Faculty Spotlight: Associate Professor Joyce Thomas

Joyce Thomas is a designer, a researcher, an inventor and an educator. As a member of Auburn's faculty, she can now add the title of Associate Professor with tenure, having been promoted this fall.

Joyce Thomas

Thomas teaches industrial design in the School of Industrial and Graphic Design (SIGD).

Thomas holds a B.F.A. in Industrial Design from the Rochester Institute Technology in New York and an M.F.A. in Industrial Design from the University of Illinois, and she also earned an Executive Masters of Product Design & Development from Northwestern University. She taught at the University of Illinois for over 14 years before joining the SIGD faculty in 2018. While she knew she would be happy to leave the cold, snowy Midwestern winters, she didn’t realize just how much she would enjoy life in Auburn. “My mentor at Illinois, Professor William Bullock, was an alum and long-time chair of the Industrial Design program here at Auburn. He instilled Auburn DNA in me, and Auburn felt like home the moment I stepped on campus.”

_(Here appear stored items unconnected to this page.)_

===== config.mk =====
export PLATFORM = sky130hd
export DESIGN_NAME = flt_mul
export DESIGN_NICKNAME = d
export VERILOG_FILES = /design/src/rtl/flt_mul_pkg.sv /design/src/rtl/flt_mul_exp.sv /design/src/rtl/flt_mul_core.sv /design/src/rtl/flt_mul_round.sv /design/src/rtl/flt_mul.sv
export SDC_FILE = /design/constraint.sdc
export NUM_CORES = 1
export LEC_CHECK = 0
export BUFFER_PORTS_ARGS = -buffer_cell sky130_fd_sc_hd__buf_2
export CORE_MARGIN = 4
export CORE_UTILIZATION = 59
export CTS_BUF_LIST = sky130_fd_sc_hd__clkbuf_4 sky130_fd_sc_hd__clkbuf_8 sky130_fd_sc_hd__clkbuf_16
export DETAILED_ROUTE_END_ITERATION = 10
export PLACE_DENSITY_LB_ADDON = 0.05
export REMOVE_ABC_BUFFERS = 1
export SYNTH_ARGS = -nofsm -noshare
export SYNTH_HDL_FRONTEND = slang
export SYNTH_SLANG_ARGS = --single-unit

===== constraint.sdc =====
create_clock -name clk -period 5.5 [get_ports clk]
set_input_delay 0.825 -clock clk [delete_from_list [all_inputs] [get_ports clk]]
set_output_delay 0.825 -clock clk [all_outputs]
set_load 0.03 [all_outputs]

===== src/rtl/flt_mul_pkg.sv =====
// Shared types for the sequential floating-point multiplier.
// Assumes: nothing beyond IEEE 1800-2017 packed types.
package flt_mul_pkg;

    // Control sequence of the multiplier.
    typedef enum logic [1:0] {
        ST_IDLE = 2'd0,
        ST_RUN  = 2'd1,
        ST_FIN  = 2'd2
    } mul_state_t;

    // Early outcome decided by the exponents alone.
    typedef struct packed {
        logic zero;
        logic ovf;
    } early_t;

endpackage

Before joining the Auburn faculty, Thomas designed innovative floor care products for Electrolux for almost 25 years. She currently has her own design firm, Joyce Thomas Designs, where she continues her work in floor care and has also designed new products in lawn and garden, housewares, pet products and industrial products. She holds 59 utility and design patents, and the consumer products she has designed over the course of her career have produced more than $4.8 billion in retail sales in the U.S. market. In addition to teaching and designing, Thomas also consults for and supports several entrepreneurial businesses developed and owned by her husband, Ed Schumer, including the Midwest Professional Basketball Association, the Unified Basketball Alliance and the Small Biz Alliance of Central Alabama. Together they began ThomasSchumerGroup as a collective of small businesses that provided education, networking and professional services to entrepreneurial small businesses.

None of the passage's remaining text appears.